--- src/sv/rau_dp.sv ---
// ----------------------------------------------------------------------------
// Rational arithmetic unit datapath
// Operand normalization, one shared multiplier, cross-product sum, binary GCD
// and two bit-serial exact dividers that reduce the fraction.
// ----------------------------------------------------------------------------
`include "assert_macros.svh"

module rau_dp
    import rau_pkg::*;
(
    input  logic i_clk,
    input  logic i_rst_n,
    input  t_in  i_item,
    input  t_ctl i_ctl,
    output t_sts o_sts,
    output t_out o_res
);

    t_opnd                    r_a, r_b;
    logic [CMD_W-1:0]         r_cmd;
    logic [MW-1:0]            r_pl, r_pr, r_pd, r_pn;
    logic [SW-1:0]            r_acc;
    logic                     r_neg, r_less, r_equal, r_greater, r_dz;
    logic [MW-1:0]            r_m, r_den, r_u, r_v, r_rm, r_rd;
    logic [K_W-1:0]           r_k;

    logic [OPERAND_WIDTH-1:0] mul_a, mul_b;
    logic [MW-1:0]            prod;
    logic [SW-1:0]            lhs, rhs, n_acc, acc_mag;
    logic [MW-1:0]            n_den;
    logic                     n_dz, prod_neg;
    logic [MW:0]              rm_sh, rd_sh;
    logic                     rm_ge, rd_ge;
    logic [WW-1:0]            q_num, q_sgn, q_den;

    function automatic logic [SW-1:0] signed_val(input logic neg, input logic [MW-1:0] m);
        logic [SW-1:0] x;
        x = SW'(m);
        return neg ? (~x + 1'b1) : x;
    endfunction

    // shared multiplier
    always_comb begin
        mul_a = r_a.n_mag;
        mul_b = r_b.d_mag;
        unique case (i_ctl.msel)
            MSEL_L: begin
                mul_a = r_a.n_mag;
                mul_b = r_b.d_mag;
            end
            MSEL_R: begin
                mul_a = r_b.n_mag;
                mul_b = r_a.d_mag;
            end
            MSEL_D: begin
                mul_a = r_a.d_mag;
                mul_b = r_b.d_mag;
            end
            MSEL_N: begin
                mul_a = r_a.n_mag;
                mul_b = r_b.n_mag;
            end
            default: begin
                mul_a = r_a.n_mag;
                mul_b = r_b.d_mag;
            end
        endcase
    end

    assign prod     = MW'(mul_a) * MW'(mul_b);
    assign lhs      = signed_val(r_a.n_neg, r_pl);
    assign rhs      = signed_val(r_b.n_neg, r_pr);
    assign prod_neg = r_a.n_neg ^ r_b.n_neg;

    always_comb begin
        n_acc = '0;
        n_den = MW'(1);
        n_dz  = 1'b0;
        unique case (r_cmd)
            CMD_NORM: begin
                n_acc = signed_val(r_a.n_neg, MW'(r_a.n_mag));
                n_den = MW'(r_a.d_mag);
            end
            CMD_ADD: begin
                n_acc = lhs + rhs;
                n_den = r_pd;
            end
            CMD_SUB: begin
                n_acc = lhs - rhs;
                n_den = r_pd;
            end
            CMD_MUL: begin
                n_acc = signed_val(prod_neg, r_pn);
                n_den = r_pd;
            end
            CMD_DIV: begin
                if (r_b.n_mag == '0) begin
                    n_dz = 1'b1;
                end else begin
                    n_acc = signed_val(prod_neg, r_pl);
                    n_den = r_pr;
                end
            end
            default: begin
                n_acc = '0;
                n_den = MW'(1);
            end
        endcase
    end

    assign acc_mag = r_acc[SW-1] ? (~r_acc + 1'b1) : r_acc;

    assign o_sts.gcd_eq = (r_u == r_v);

    assign rm_sh = {r_rm, r_m[MW-1]};
    assign rd_sh = {r_rd, r_den[MW-1]};
    assign rm_ge = rm_sh >= {1'b0, r_u};
    assign rd_ge = rd_sh >= {1'b0, r_u};

    always_ff @(posedge i_clk) begin
        if (i_ctl.load) begin
            r_a   <= norm_opnd(i_item.a_num, i_item.a_den);
            r_b   <= norm_opnd(i_item.b_num, i_item.b_den);
            r_cmd <= i_item.command;
        end
        unique case (i_ctl.msel)
            MSEL_L:  r_pl <= prod;
            MSEL_R:  r_pr <= prod;
            MSEL_D:  r_pd <= prod;
            MSEL_N:  r_pn <= prod;
            default: r_pl <= r_pl;
        endcase
        if (i_ctl.sum) begin
            r_acc     <= n_acc;
            r_den     <= n_den;
            r_dz      <= n_dz;
            r_less    <= $signed(lhs) < $signed(rhs);
            r_equal   <= lhs == rhs;
            r_greater <= $signed(lhs) > $signed(rhs);
        end
        if (i_ctl.mag) begin
            r_k <= '0;
            r_m <= acc_mag[MW-1:0];
            if (acc_mag == '0) begin
                // zero result reduces to 0/1
                r_neg <= 1'b0;
                r_den <= MW'(1);
                r_u   <= MW'(1);
                r_v   <= MW'(1);
            end else begin
                r_neg <= r_acc[SW-1];
                r_u   <= acc_mag[MW-1:0];
                r_v   <= r_den;
            end
        end
        if (i_ctl.gcd_step && (r_u != r_v)) begin
            priority if (!r_u[0] && !r_v[0]) begin
                r_u <= r_u >> 1;
                r_v <= r_v >> 1;
                r_k <= r_k + 1'b1;
            end else if (!r_u[0]) begin
                r_u <= r_u >> 1;
            end else if (!r_v[0]) begin
                r_v <= r_v >> 1;
            end else if (r_u > r_v) begin
                r_u <= r_u - r_v;
            end else begin
                r_v <= r_v - r_u;
            end
        end
        if (i_ctl.scale) begin
            // restore the common power of two
            r_u  <= r_u << r_k;
            r_rm <= '0;
            r_rd <= '0;
        end
        if (i_ctl.div_step) begin
            r_rm  <= rm_ge ? MW'(rm_sh - {1'b0, r_u}) : rm_sh[MW-1:0];
            r_rd  <= rd_ge ? MW'(rd_sh - {1'b0, r_u}) : rd_sh[MW-1:0];
            r_m   <= {r_m[MW-2:0], rm_ge};
            r_den <= {r_den[MW-2:0], rd_ge};
        end
    end

    assign q_num = WW'(r_m);
    assign q_sgn = r_neg ? (~q_num + 1'b1) : q_num;
    assign q_den = WW'(r_den);

    assign o_res.res_num     = q_sgn[NUM_W-1:0];
    assign o_res.res_den     = q_den[DEN_W-1:0];
    assign o_res.less        = r_less;
    assign o_res.equal       = r_equal;
    assign o_res.greater     = r_greater;
    assign o_res.div_by_zero = r_dz;

    `RAU_ASSERT_IMP(a_gcd_nonzero, i_ctl.gcd_step, (r_u != '0) && (r_v != '0), "GCD operand zero")
    `RAU_ASSERT_NEXT(a_rem_bound, i_ctl.div_step, (r_rm < r_u) && (r_rd < r_u), "remainder overflow")
    `RAU_ASSERT_IMP(a_den_nonzero, i_ctl.show, r_den != '0, "reduced denominator zero")
    `RAU_ASSERT_IMP(a_zero_unsigned, i_ctl.show && (r_m == '0), !r_neg, "negative zero result")

endmodule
----------
*Goal of the exercise*. Retype the listing above without a single difference.

*Answer area*.
--- src/sv/rau_dp.sv ---
// ----------------------------------------------------------------------------
// Rational arithmetic unit datapath
// Operand normalization, one shared multiplier, cross-product sum, binary GCD
// and two bit-serial exact dividers that reduce the fraction.
// ----------------------------------------------------------------------------
`include "assert_macros.svh"

module rau_dp
    import rau_pkg::*;
(
    input  logic i_clk,
    input  logic i_rst_n,
    input  t_in  i_item,
    input  t_ctl i_ctl,
    output t_sts o_sts,
    output t_out o_res
);

    t_opnd                    r_a, r_b;
    logic [CMD_W-1:0]         r_cmd;
    logic [MW-1:0]            r_pl, r_pr, r_pd, r_pn;
    logic [SW-1:0]            r_acc;
    logic                     r_neg, r_less, r_equal, r_greater, r_dz;
    logic [MW-1:0]            r_m, r_den, r_u, r_v, r_rm, r_rd;
    logic [K_W-1:0]           r_k;

    logic [OPERAND_WIDTH-1:0] mul_a, mul_b;
    logic [MW-1:0]            prod;
    logic [SW-1:0]            lhs, rhs, n_acc, acc_mag;
    logic [MW-1:0]            n_den;
    logic                     n_dz, prod_neg;
    logic [MW:0]              rm_sh, rd_sh;
    logic                     rm_ge, rd_ge;
    logic [WW-1:0]            q_num, q_sgn, q_den;

    function automatic logic [SW-1:0] signed_val(input logic neg, input logic [MW-1:0] m);
        logic [SW-1:0] x;
        x = SW'(m);
        return neg ? (~x + 1'b1) : x;
    endfunction

    // shared multiplier
    always_comb begin
        mul_a = r_a.n_mag;
        mul_b = r_b.d_mag;
        unique case (i_ctl.msel)
            MSEL_L: begin
                mul_a = r_a.n_mag;
                mul_b = r_b.d_mag;
            end
            MSEL_R: begin
                mul_a = r_b.n_mag;
                mul_b = r_a.d_mag;
            end
            MSEL_D: begin
                mul_a = r_a.d_mag;
                mul_b = r_b.d_mag;
            end
            MSEL_N: begin
                mul_a = r_a.n_mag;
                mul_b = r_b.n_mag;
            end
            default: begin
                mul_a = r_a.n_mag;
                mul_b = r_b.d_mag;
            end
        endcase
    end

    assign prod     = MW'(mul_a) * MW'(mul_b);
    assign lhs      = signed_val(r_a.n_neg, r_pl);
    assign rhs      = signed_val(r_b.n_neg, r_pr);
    assign prod_neg = r_a.n_neg ^ r_b.n_neg;

    always_comb begin
        n_acc = '0;
        n_den = MW'(1);
        n_dz  = 1'b0;
        unique case (r_cmd)
            CMD_NORM: begin
                n_acc = signed_val(r_a.n_neg, MW'(r_a.n_mag));
                n_den = MW'(r_a.d_mag);
            end
            CMD_ADD: begin
                n_acc = lhs + rhs;
                n_den = r_pd;
            end
            CMD_SUB: begin
                n_acc = lhs - rhs;
                n_den = r_pd;
            end
            CMD_MUL: begin
                n_acc = signed_val(prod_neg, r_pn);
                n_den = r_pd;
            end
            CMD_DIV: begin
                if (r_b.n_mag == '0) begin
                    n_dz = 1'b1;
                end else begin
                    n_acc = signed_val(prod_neg, r_pl);
                    n_den = r_pr;
                end
            end
            default: begin
                n_acc = '0;
                n_den = MW'(1);
            end
        endcase
    end

    assign acc_mag = r_acc[SW-1] ? (~r_acc + 1'b1) : r_acc;

    assign o_sts.gcd_eq = (r_u == r_v);

    assign rm_sh = {r_rm, r_m[MW-1]};
    assign rd_sh = {r_rd, r_den[MW-1]};
    assign rm_ge = rm_sh >= {1'b0, r_u};
    assign rd_ge = rd_sh >= {1'b0, r_u};

    always_ff @(posedge i_clk) begin
        if (i_ctl.load) begin
            r_a   <= norm_opnd(i_item.a_num, i_item.a_den);
            r_b   <= norm_opnd(i_item.b_num, i_item.b_den);
            r_cmd <= i_item.command;
        end
        unique case (i_ctl.msel)
            MSEL_L:  r_pl <= prod;
            MSEL_R:  r_pr <= prod;
            MSEL_D:  r_pd <= prod;
            MSEL_N:  r_pn <= prod;
            default: r_pl <= r_pl;
        endcase
        if (i_ctl.sum) begin
            r_acc     <= n_acc;
            r_den     <= n_den;
            r_dz      <= n_dz;
            r_less    <= $signed(lhs) < $signed(rhs);
            r_equal   <= lhs == rhs;
            r_greater <= $signed(lhs) > $signed(rhs);
        end
        if (i_ctl.mag) begin
            r_k <= '0;
            r_m <= acc_mag[MW-1:0];
            if (acc_mag == '0) begin
                // zero result reduces to 0/1
                r_neg <= 1'b0;
                r_den <= MW'(1);
                r_u   <= MW'(1);
                r_v   <= MW'(1);
            end else begin
                r_neg <= r_acc[SW-1];
                r_u   <= acc_mag[MW-1:0];
                r_v   <= r_den;
            end
        end
        if (i_ctl.gcd_step && (r_u != r_v)) begin
            priority if (!r_u[0] && !r_v[0]) begin
                r_u <= r_u >> 1;
                r_v <= r_v >> 1;
                r_k <= r_k + 1'b1;
            end else if (!r_u[0]) begin
                r_u <= r_u >> 1;
            end else if (!r_v[0]) begin
                r_v <= r_v >> 1;
            end else if (r_u > r_v) begin
                r_u <= r_u - r_v;
            end else begin
                r_v <= r_v - r_u;
            end
        end
        if (i_ctl.scale) begin
            // restore the common power of two
            r_u  <= r_u << r_k;
            r_rm <= '0;
            r_rd <= '0;
        end
        if (i_ctl.div_step) begin
            r_rm  <= rm_ge ? MW'(rm_sh - {1'b0, r_u}) : rm_sh[MW-1:0];
            r_rd  <= rd_ge ? MW'(rd_sh - {1'b0, r_u}) : rd_sh[MW-1:0];
            r_m   <= {r_m[MW-2:0], rm_ge};
            r_den <= {r_den[MW-2:0], rd_ge};
        end
    end

    assign q_num = WW'(r_m);
    assign q_sgn = r_neg ? (~q_num + 1'b1) : q_num;
    assign q_den = WW'(r_den);

    assign o_res.res_num     = q_sgn[NUM_W-1:0];
    assign o_res.res_den     = q_den[DEN_W-1:0];
    assign o_res.less        = r_less;
    assign o_res.equal       = r_equal;
    assign o_res.greater     = r_greater;
    assign o_res.div_by_zero = r_dz;

    `RAU_ASSERT_IMP(a_gcd_nonzero, i_ctl.gcd_step, (r_u != '0) && (r_v != '0), "GCD operand zero")
    `RAU_ASSERT_NEXT(a_rem_bound, i_ctl.div_step, (r_rm < r_u) && (r_rd < r_u), "remainder overflow")
    `RAU_ASSERT_IMP(a_den_nonzero, i_ctl.show, r_den != '0, "reduced denominator zero")
    `RAU_ASSERT_IMP(a_zero_unsigned, i_ctl.show && (r_m == '0), !r_neg, "negative zero result")

endmodule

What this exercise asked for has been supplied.